Leave.  Your mind is already made up.

He is not taking you seriously.  This is a problem that will not change.

Post # 6
Member
2657 posts
Sugar bee

It sounds like you’re making the right decision, and better that you’re doing it now than after marriage.  Your FI may be one of those people who doesn’t understand the gravity of the situation until they see you act.  It may not have “hit them” yet that you really want out.  I think what you need to do is first sit him down again when you both are alone and not distracted by the holidays, and tell him how you feel.  Arrange a place to stay, either a friend’s house or a new apartment or even a motel in a pinch, and move your stuff out.  Start putting the plans in motion and establishing a single life again.

Post # 7
Member
101 posts
Blushing bee
  • Wedding: July 2012

He will get the message after you leave. Look at the bright side, at least you are not married yet. 

Post # 9
Member
281 posts
Helper bee
  • Wedding: May 2012

Good for you to realize this BEFORE the wedding! You don’t need to even get into a big fight or discussion, and you don’t even need to write a long letter. Just ‘Dear FI, after much thought and consideration, I realize that us getting married is not a good idea, and that we will both ultimately be happier going our separate ways. I will always think of you fondly, but am calling off the wedding. Enclosed please find your ring’ Then as PP say, *leave* and don’t respond to calls, emails, etc. The more you hash back and forth the more difficult it will be.
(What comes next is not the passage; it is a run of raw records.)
[src/hw/nc_pkg.sv]
// state codes, count widths and frame geometry shared by the nC blocks; import with nc_pkg::*
`default_nettype none

package nc_pkg;

	// ------------------------------------------------------------
	// count widths
	// ------------------------------------------------------------
	// one TotalCoeff count, 0..16, also the width of nc
	localparam int COUNT_W = 5;
	// four counts side by side, index 0 in the low bits
	localparam int ROW_W = 4 * COUNT_W;

	// ------------------------------------------------------------
	// frame geometry in macroblocks
	// ------------------------------------------------------------
	localparam logic [3:0] MB_COLS = 4'd11;
	localparam logic [3:0] MB_ROWS = 4'd9;

	// ------------------------------------------------------------
	// cavlc_state codes
	// ------------------------------------------------------------
	localparam logic [3:0] CAVLC_NANB = 4'b0001;
	localparam logic [3:0] CAVLC_NC   = 4'b0010;

	// ------------------------------------------------------------
	// residual_state codes
	// ------------------------------------------------------------
	localparam logic [3:0] RES_I16_DC       = 4'b0001;
	localparam logic [3:0] RES_I16_AC       = 4'b0010;
	localparam logic [3:0] RES_LUMA         = 4'b0011;
	localparam logic [3:0] RES_CHROMA_DC_CB = 4'b0100;
	localparam logic [3:0] RES_CHROMA_DC_CR = 4'b0101;

	// chroma DC always selects the -1 table
	localparam logic [COUNT_W-1:0] NC_CHROMA_DC = 5'd31;

endpackage

`default_nettype wire
[src/hw/nc_decoder_top.sv]
// top level of the nC derivation; connects the count store, the row buffer and the nC logic
`timescale 1ns/1ps
`default_nettype none

module nc_decoder_top
	import nc_pkg::*;
(
	input  wire logic               clk,
	input  wire logic               reset_n,
	input  wire logic [3:0]         cavlc_state,
	input  wire logic [3:0]         residual_state,
	input  wire logic [3:0]         mb_num_h,
	input  wire logic [3:0]         mb_num_v,
	input  wire logic [1:0]         i8x8,
	input  wire logic [1:0]         i4x4,
	input  wire logic               end_of_block,
	input  wire logic [COUNT_W-1:0] total_coeff,
	input  wire logic               end_of_mb,
	output logic      [COUNT_W-1:0] nc
);

	logic [16*COUNT_W-1:0] cur_counts;
	logic [ROW_W-1:0]      left_counts;
	logic [ROW_W-1:0]      bottom_row;
	logic [ROW_W-1:0]      above_word;

	block_count_store block_count_store_i (
		.clk            (clk),
		.reset_n        (reset_n),
		.residual_state (residual_state),
		.i8x8           (i8x8),
		.i4x4           (i4x4),
		.end_of_block   (end_of_block),
		.total_coeff    (total_coeff),
		.end_of_mb      (end_of_mb),
		.cur_counts     (cur_counts),
		.left_counts    (left_counts),
		.bottom_row     (bottom_row)
	);

	top_row_buffer top_row_buffer_i (
		.clk        (clk),
		.mb_num_h   (mb_num_h),
		.mb_num_v   (mb_num_v),
		.end_of_mb  (end_of_mb),
		.bottom_row (bottom_row),
		.above_word (above_word)
	);

	nc_derive nc_derive_i (
		.clk            (clk),
		.reset_n        (reset_n),
		.cavlc_state    (cavlc_state),
		.residual_state (residual_state),
		.mb_num_h       (mb_num_h),
		.mb_num_v       (mb_num_v),
		.i8x8           (i8x8),
		.i4x4           (i4x4),
		.cur_counts     (cur_counts),
		.left_counts    (left_counts),
		.above_word     (above_word),
		.nc             (nc)
	);

endmodule

`default_nettype wire

[src/hw/nc_derive.sv]
// picks the nA and nB neighbour counts of the current block and averages them into nc
`timescale 1ns/1ps
`default_nettype none

module nc_derive
	import nc_pkg::*;
(
	input  wire logic                  clk,
	input  wire logic                  reset_n,
	input  wire logic [3:0]            cavlc_state,
	input  wire logic [3:0]            residual_state,
	input  wire logic [3:0]            mb_num_h,
	input  wire logic [3:0]            mb_num_v,
	input  wire logic [1:0]            i8x8,
	input  wire logic [1:0]            i4x4,
	input  wire logic [16*COUNT_W-1:0] cur_counts,
	input  wire logic [ROW_W-1:0]      left_counts,
	input  wire logic [ROW_W-1:0]      above_word,
	output logic      [COUNT_W-1:0]    nc
);

	logic               is_luma;
	logic               is_dc;
	logic [1:0]         blk_x;
	logic [1:0]         blk_y;
	logic [3:0]         idx_a;
	logic [3:0]         idx_b;
	logic               na_avail;
	logic               nb_avail;
	logic [COUNT_W-1:0] na;
	logic [COUNT_W-1:0] nb;
	logic               na_avail_r;
	logic               nb_avail_r;
	logic [COUNT_W-1:0] na_r;
	logic [COUNT_W-1:0] nb_r;
	logic [COUNT_W:0]   sum;
	logic [COUNT_W:0]   sum_rnd;

	// ------------------------------------------------------------
	// block position
	// ------------------------------------------------------------
	assign is_dc   = (residual_state == RES_I16_DC);
	assign is_luma = is_dc || residual_state == RES_I16_AC || residual_state == RES_LUMA;

	// DC sits where block 0 is
	assign blk_x = is_dc ? 2'd0 : {i8x8[0], i4x4[0]};
	assign blk_y = is_dc ? 2'd0 : {i8x8[1], i4x4[1]};

	// left and upper neighbour inside the current macroblock
	assign idx_a = {blk_y, blk_x - 2'd1};
	assign idx_b = {blk_y - 2'd1, blk_x};

	// ------------------------------------------------------------
	// neighbour selection
	// ------------------------------------------------------------
	always_comb
	begin
		na_avail = 1'b0;
		na       = '0;
		nb_avail = 1'b0;
		nb       = '0;
		if (is_luma)
		begin
			if (blk_x != 2'd0)
			begin
				na_avail = 1'b1;
				na       = cur_counts[idx_a*COUNT_W +: COUNT_W];
			end
			else if (mb_num_h != 4'd0)
			begin
				na_avail = 1'b1;
				na       = left_counts[blk_y*COUNT_W +: COUNT_W];
			end
			if (blk_y != 2'd0)
			begin
				nb_avail = 1'b1;
				nb       = cur_counts[idx_b*COUNT_W +: COUNT_W];
			end
			else if (mb_num_v != 4'd0)
			begin
				nb_avail = 1'b1;
				nb       = above_word[blk_x*COUNT_W +: COUNT_W];
			end
		end
	end

	// latched in the neighbour fetch step
	always_ff @(posedge clk or negedge reset_n)
	begin
		if (!reset_n)
		begin
			na_avail_r <= 1'b0;
			nb_avail_r <= 1'b0;
			na_r       <= '0;
			nb_r       <= '0;
		end
		else if (cavlc_state == CAVLC_NANB)
		begin
			na_avail_r <= na_avail;
			nb_avail_r <= nb_avail;
			na_r       <= na;
			nb_r       <= nb;
		end
	end

	// ------------------------------------------------------------
	// nc
	// ------------------------------------------------------------
	assign sum     = {1'b0, na_r} + {1'b0, nb_r};
	assign sum_rnd = sum + 6'd1;

	always_ff @(posedge clk or negedge reset_n)
	begin
		if (!reset_n)
			nc <= '0;
		else if (cavlc_state == CAVLC_NC)
		begin
			if (residual_state == RES_CHROMA_DC_CB || residual_state == RES_CHROMA_DC_CR)
				nc <= NC_CHROMA_DC;
			else if (na_avail_r && nb_avail_r)
				nc <= sum_rnd[COUNT_W:1];
			// at most one side is nonzero here, so the sum fits
			else
				nc <= sum[COUNT_W-1:0];
		end
	end

endmodule

`default_nettype wire

[src/hw/top_row_buffer.sv]
// line buffer with the bottom-row counts of the macroblock row above, one word per column
`timescale 1ns/1ps
`default_nettype none

module top_row_buffer
	import nc_pkg::*;
(
	input  wire logic             clk,
	input  wire logic [3:0]       mb_num_h,
	input  wire logic [3:0]       mb_num_v,
	input  wire logic             end_of_mb,
	input  wire logic [ROW_W-1:0] bottom_row,
	output logic      [ROW_W-1:0] above_word
);

	logic [ROW_W-1:0] row_mem [0:MB_COLS-1];
	logic             wr_en;

	// ------------------------------------------------------------
	// write at end of macroblock
	// ------------------------------------------------------------
	// nothing below the last row reads it back
	assign wr_en = end_of_mb && (mb_num_v != MB_ROWS - 4'd1);

	always_ff @(posedge clk)
	begin
		if (wr_en)
		begin
			row_mem[mb_num_h] <= bottom_row;
		end
	end

	// ------------------------------------------------------------
	// read
	// ------------------------------------------------------------
	// same column as the current macroblock, so the word is the one above it
	assign above_word = row_mem[mb_num_h];

	// ------------------------------------------------------------
	// checks
	// ------------------------------------------------------------
	// column index must address a real word for both read and write
	mb_num_h_range_a : assert property (
		@(posedge clk)
		mb_num_h < MB_COLS
	);

endmodule

`default_nettype wire

[src/hw/block_count_store.sv]
// holds TotalCoeff of every 4x4 luma block in the current macroblock and its left neighbour column
`timescale 1ns/1ps
`default_nettype none

module block_count_store
	import nc_pkg::*;
(
	input  wire logic                  clk,
	input  wire logic                  reset_n,
	input  wire logic [3:0]            residual_state,
	input  wire logic [1:0]            i8x8,
	input  wire logic [1:0]            i4x4,
	input  wire logic                  end_of_block,
	input  wire logic [COUNT_W-1:0]    total_coeff,
	input  wire logic                  end_of_mb,
	output logic      [16*COUNT_W-1:0] cur_counts,
	output logic      [ROW_W-1:0]      left_counts,
	output logic      [ROW_W-1:0]      bottom_row
);

	logic [1:0] blk_x;
	logic [1:0] blk_y;
	logic [3:0] blk_idx;
	logic       store_en;

	// ------------------------------------------------------------
	// block position from the z-order indices
	// ------------------------------------------------------------
	assign blk_x   = {i8x8[0], i4x4[0]};
	assign blk_y   = {i8x8[1], i4x4[1]};
	// row-major, top-left is 0
	assign blk_idx = {blk_y, blk_x};

	// DC counts are not kept, only AC and plain luma
	assign store_en = end_of_block &&
		(residual_state == RES_I16_AC || residual_state == RES_LUMA);

	// ------------------------------------------------------------
	// current and left counts
	// ------------------------------------------------------------
	always_ff @(posedge clk or negedge reset_n)
	begin
		if (!reset_n)
		begin
			cur_counts  <= '0;
			left_counts <= '0;
		end
		else if (end_of_mb)
		begin
			// right column becomes the next macroblock's left column
			for (int r = 0; r < 4; r++)
			begin
				left_counts[r*COUNT_W +: COUNT_W] <= cur_counts[(r*4+3)*COUNT_W +: COUNT_W];
			end
			// uncoded and skipped blocks then read as zero
			cur_counts <= '0;
		end
		else if (store_en)
		begin
			cur_counts[blk_idx*COUNT_W +: COUNT_W] <= total_coeff;
		end
	end

	// blocks 12..15, handed to the line buffer at end of macroblock
	assign bottom_row = cur_counts[16*COUNT_W-1 -: ROW_W];

	// ------------------------------------------------------------
	// checks
	// ------------------------------------------------------------
	// a 4x4 block never has more than 16 coefficients
	total_coeff_range_a : assert property (
		@(posedge clk) disable iff (!reset_n)
		end_of_block |-> (total_coeff <= 5'd16)
	);

endmodule

`default_nettype wire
This is going to hard on you but MUCH LESS HARD than a marriage you don’t want or a divorce. Please look around weddingbee at some ‘one year later’ posts from people who broke off engagements – they are much happier and sure that it was the right choice. This is your life we’re talking about, make good decisions!

Post # 12
Member
9533 posts
Buzzing Beekeeper
  • Wedding: August 2013

You say that he’s been acting like nothing happened. Have you been acting like anything happened? Have you talked to him about moving out (either one of you)? Talked about trying to get back deposits on wedding venues? It sounds like he’s in denial, which can be a powerful thing. So I think it’s probably best to not wait for him to move forward on this break-up front, I think you’ll have to do that. Good luck!

Post # 13
Member
99 posts
Worker bee
  • Wedding: December 2014

I broke off an engagement about 8 years ago and, while it was one of the most trying times of my life, I can’t express how happy I am that I made that tough decision! I’m now planning a wedding with someone who is wonderful! You will thank yourself for avoiding one of the biggest disasters of your life. 

Post # 14
Member
1715 posts
Bumble bee
  • Wedding: July 2015

@eeb01:  There is a post right now about a bee who married the wrong man.  She knew before she got married that she was making a huge mistake but still went through with it and now like 2 years later she is trying to figure out how to divorce her husband.  She is so unhappy and is having such a hard time coming to terms with the idea of leaving her husband.  End it now before you end up like her.  Go to him and tell him “this is over, we need to figure out who is moving out”  Don’t sugar coat or anything just say “It’s over.”  Good luck and I hope you get this figured out soon!!!

Post # 15
Member
1500 posts
Bumble bee
  • Wedding: August 2013

I’m alarmed that your FI is willing to sacrifice a good marriage for kids! That is not a good environment for kids to grow up in. Everything you’ve written points to a very unhealthy relationship and I think you are better off breaking it now than getting married.

Post # 16
Member
845 posts
Busy bee
  • Wedding: August 2015

@eeb01:  Call it off. Don’t worry about writing your feelings down – he won’t get that anymore than he does when you tell him your thoughts. You broke up once and nothing changed so it’s either deal with his garbage forever or break free now and live your life. Good luck!!